But first, a bit of FCoE history; the T11 AdHoc Working Group known as FC-BB-5 has been working since 2007 to define a way that the Fibre Channel (FC) protocol can be carried on an Ethernet infrastructure. As part of that effort they managed to get some complimentary work going on within the IEEE 802.1 committee. This committee defined what has been called Converged Enhanced Ethernet (CEE) aka Data Center Ethernet, or Data Center Bridging, which includes a Priority Based Flow Control, and Discovery protocol, among others that will permit vendors to build what T11 calls a “Lossless Ethernet”.

This “Lossless Ethernet” (CEE) is defined to operate only within a single subnet (no IP routing). When messages are required to be sent beyond a single CEE subnet, one of two things must be true:

The message must NOT be a FCoE message and may therefore transit a router as a normal IP message, where losses may occur
Or
The message is an FCoE message and may transit what is called an FCF (Fibre Channel Forwarder) which acts like a Router for FC messages. The FC messages may be carried onto another subnet via FCoE on a CEE link or on a Physical FC link

The advantage of the FCoE Network is that it’s made up of Lossless Links and Switches, and is primarily being defined for 10Gbps CEE fabrics.

The value of this CEE Network is that it can be used by normal Ethernet packets as well as FCoE packets. This means that it is possible to share the same physical network for all networking requirements. This includes not only the normal Client/Server messaging, but also the Server to Server messaging as well as the Storage Input/Output (I/O).

Because one of the keys to Lossless Ethernet is operating only in a single subnet and not passing through an IP router, it will have a very limited distance capability. However, this limited distance matches the current major Server to Server messaging environments.

One can see examples of Server to Server messaging in the general business environment with the Front-end to Back-end messaging requirements as well as Cluster messaging requirements. However, the most demanding of all Server to Server messaging requirements are found within the environments known as High Performance Computing (HPC) where high performance and low latency is most highly prized.

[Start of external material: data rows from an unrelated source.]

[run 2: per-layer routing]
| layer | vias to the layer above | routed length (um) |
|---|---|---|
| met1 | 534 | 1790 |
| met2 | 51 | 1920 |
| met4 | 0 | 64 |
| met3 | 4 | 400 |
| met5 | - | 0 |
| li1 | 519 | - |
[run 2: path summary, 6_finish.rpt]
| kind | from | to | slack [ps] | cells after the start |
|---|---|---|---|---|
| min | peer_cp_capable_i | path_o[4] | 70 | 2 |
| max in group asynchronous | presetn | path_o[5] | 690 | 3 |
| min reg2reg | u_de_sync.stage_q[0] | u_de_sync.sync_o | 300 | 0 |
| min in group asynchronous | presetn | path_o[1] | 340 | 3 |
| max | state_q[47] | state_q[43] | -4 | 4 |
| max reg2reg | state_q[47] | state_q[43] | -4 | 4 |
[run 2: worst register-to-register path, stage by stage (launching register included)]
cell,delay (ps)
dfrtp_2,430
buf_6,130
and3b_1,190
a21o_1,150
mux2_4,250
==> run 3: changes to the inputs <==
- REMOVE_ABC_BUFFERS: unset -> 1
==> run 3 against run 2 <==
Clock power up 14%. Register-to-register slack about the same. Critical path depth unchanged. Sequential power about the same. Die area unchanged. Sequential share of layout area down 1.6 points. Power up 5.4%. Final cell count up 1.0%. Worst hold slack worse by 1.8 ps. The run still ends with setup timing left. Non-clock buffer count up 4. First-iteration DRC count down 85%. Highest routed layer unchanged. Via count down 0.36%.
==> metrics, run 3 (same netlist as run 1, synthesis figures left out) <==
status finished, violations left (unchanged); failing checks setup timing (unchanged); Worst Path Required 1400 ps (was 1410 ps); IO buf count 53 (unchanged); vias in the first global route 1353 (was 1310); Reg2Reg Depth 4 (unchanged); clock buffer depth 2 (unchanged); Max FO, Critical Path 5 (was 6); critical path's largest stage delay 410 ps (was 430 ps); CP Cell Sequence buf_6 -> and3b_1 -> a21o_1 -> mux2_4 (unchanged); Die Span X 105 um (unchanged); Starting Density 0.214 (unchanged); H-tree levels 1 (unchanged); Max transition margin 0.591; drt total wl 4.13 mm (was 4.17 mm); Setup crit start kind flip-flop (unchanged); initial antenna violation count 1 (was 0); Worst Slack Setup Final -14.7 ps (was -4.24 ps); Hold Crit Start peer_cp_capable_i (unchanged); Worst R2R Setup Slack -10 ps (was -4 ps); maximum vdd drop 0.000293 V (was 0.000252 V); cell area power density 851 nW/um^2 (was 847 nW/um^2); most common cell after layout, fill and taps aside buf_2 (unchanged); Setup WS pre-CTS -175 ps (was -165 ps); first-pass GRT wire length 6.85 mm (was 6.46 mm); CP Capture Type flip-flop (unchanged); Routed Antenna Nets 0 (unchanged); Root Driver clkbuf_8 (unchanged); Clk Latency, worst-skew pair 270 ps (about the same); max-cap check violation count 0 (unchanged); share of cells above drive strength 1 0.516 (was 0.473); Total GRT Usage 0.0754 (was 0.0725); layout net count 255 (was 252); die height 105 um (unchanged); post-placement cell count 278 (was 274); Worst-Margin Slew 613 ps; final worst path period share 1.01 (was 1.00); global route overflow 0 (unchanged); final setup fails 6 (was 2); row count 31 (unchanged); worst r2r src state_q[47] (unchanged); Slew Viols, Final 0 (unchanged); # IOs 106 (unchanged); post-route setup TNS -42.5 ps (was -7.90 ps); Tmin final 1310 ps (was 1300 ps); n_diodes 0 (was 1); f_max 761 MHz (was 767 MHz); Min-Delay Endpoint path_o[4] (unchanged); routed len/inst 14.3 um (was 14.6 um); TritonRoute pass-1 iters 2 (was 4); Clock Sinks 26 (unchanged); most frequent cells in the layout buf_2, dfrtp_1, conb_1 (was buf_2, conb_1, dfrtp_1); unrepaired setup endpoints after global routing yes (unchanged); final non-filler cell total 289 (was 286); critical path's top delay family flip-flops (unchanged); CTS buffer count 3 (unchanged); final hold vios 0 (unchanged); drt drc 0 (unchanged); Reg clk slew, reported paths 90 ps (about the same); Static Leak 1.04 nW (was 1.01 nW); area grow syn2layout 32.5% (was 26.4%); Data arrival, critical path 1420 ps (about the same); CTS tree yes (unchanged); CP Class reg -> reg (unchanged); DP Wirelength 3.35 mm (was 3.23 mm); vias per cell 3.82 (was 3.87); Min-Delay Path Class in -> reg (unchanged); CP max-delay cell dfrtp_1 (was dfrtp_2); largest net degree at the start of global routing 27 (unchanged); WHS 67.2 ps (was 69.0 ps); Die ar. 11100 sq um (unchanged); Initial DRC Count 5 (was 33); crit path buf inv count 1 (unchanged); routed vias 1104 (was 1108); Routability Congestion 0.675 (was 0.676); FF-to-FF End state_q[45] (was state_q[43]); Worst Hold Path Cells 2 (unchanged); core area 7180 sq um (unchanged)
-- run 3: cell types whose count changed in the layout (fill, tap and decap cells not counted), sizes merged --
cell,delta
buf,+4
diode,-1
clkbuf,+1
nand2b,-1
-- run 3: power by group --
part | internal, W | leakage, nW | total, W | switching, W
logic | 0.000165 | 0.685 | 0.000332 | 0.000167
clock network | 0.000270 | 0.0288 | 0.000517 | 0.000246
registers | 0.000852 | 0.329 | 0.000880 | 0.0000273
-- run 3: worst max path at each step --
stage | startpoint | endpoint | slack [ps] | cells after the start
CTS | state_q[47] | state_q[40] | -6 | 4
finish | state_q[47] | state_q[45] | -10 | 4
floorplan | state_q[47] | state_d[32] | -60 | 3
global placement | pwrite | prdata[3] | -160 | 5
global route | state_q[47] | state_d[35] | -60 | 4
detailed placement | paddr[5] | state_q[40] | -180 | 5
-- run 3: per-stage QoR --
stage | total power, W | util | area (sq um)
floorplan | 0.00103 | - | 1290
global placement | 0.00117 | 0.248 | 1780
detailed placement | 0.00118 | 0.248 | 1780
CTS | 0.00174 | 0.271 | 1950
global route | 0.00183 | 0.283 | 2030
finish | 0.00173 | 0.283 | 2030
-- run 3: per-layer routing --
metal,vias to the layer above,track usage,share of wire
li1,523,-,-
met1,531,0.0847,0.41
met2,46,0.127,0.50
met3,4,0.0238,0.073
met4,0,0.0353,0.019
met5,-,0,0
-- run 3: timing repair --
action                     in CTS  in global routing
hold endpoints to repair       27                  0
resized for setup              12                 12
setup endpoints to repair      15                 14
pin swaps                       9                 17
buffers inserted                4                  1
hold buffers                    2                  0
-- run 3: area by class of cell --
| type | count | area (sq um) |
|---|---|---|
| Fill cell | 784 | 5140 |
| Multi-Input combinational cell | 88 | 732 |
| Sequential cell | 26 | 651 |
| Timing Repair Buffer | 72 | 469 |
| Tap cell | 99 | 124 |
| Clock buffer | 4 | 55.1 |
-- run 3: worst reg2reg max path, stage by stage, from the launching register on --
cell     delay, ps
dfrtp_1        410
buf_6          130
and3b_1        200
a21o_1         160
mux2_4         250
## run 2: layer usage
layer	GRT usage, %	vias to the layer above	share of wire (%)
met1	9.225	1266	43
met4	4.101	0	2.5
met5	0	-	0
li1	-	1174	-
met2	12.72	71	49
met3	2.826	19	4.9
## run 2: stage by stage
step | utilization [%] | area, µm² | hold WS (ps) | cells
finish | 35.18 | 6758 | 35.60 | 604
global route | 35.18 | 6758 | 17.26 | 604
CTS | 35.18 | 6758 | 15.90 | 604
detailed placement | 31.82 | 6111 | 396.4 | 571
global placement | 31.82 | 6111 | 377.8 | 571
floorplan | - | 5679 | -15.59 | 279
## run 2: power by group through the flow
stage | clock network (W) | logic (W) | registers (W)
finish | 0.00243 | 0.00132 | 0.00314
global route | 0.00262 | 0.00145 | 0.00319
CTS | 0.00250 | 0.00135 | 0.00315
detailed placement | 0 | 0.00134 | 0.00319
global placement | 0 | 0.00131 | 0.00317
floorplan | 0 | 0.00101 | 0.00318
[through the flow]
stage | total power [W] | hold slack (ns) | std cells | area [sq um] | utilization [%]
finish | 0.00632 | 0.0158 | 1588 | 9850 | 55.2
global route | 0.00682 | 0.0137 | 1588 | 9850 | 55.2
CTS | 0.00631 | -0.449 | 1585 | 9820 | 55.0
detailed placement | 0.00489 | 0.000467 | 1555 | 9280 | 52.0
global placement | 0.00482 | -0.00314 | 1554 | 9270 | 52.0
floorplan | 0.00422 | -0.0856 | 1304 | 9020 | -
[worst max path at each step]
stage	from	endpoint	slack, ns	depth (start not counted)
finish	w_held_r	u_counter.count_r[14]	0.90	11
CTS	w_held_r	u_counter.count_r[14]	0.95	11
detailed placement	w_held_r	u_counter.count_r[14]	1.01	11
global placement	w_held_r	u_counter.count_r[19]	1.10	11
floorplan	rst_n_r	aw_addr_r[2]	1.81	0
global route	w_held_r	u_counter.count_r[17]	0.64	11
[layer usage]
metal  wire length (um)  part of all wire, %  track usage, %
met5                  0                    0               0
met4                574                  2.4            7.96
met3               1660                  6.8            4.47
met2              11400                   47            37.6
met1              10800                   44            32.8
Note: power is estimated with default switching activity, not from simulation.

In all these environments you will normally find the Server configurations to be within a single Subnet with as few Switches between the Servers as possible. This is another reason that the CEE environment seems to be very compatible with Enterprise and HPC Server to Server messaging.

Now every vendor’s equipment will, of course, be better then every other vendor’s equipment, however, the goal is clearly to have the total send/receive latency less than 2-4 microseconds so that Sever to Server messaging can fully exploit it. As part of the needed infrastructure, some vendors will provide 10GE CEE switches that will operate in the sub microsecond range. With these types of goals and equipment many vendors believe that the latency of the egress/ingress path is the remaining problem to be solved. They believe that the Host side Adapters or Host Network Stacks need to shed the TCP/IP overhead so that these low latencies can be achieved. However, without TCP/IP, Server to Server messaging is only practical if all the connections are built with CEE components, and stay within the same CEE subnet. Whether or not TCP/IP needs to be removed will be covered latter, but it is safe to say that a CEE Subnet will eliminate many of the retry and error scenarios so that even TCP/IP will operate well in a CEE environment.

This entire discussion means that since the FCoE protocol is based the use of a CEE fabric, and since the CEE network includes Priority Based Flow Control, the needs of the Server to Server messaging and the Storage I/O seem to be very compatible.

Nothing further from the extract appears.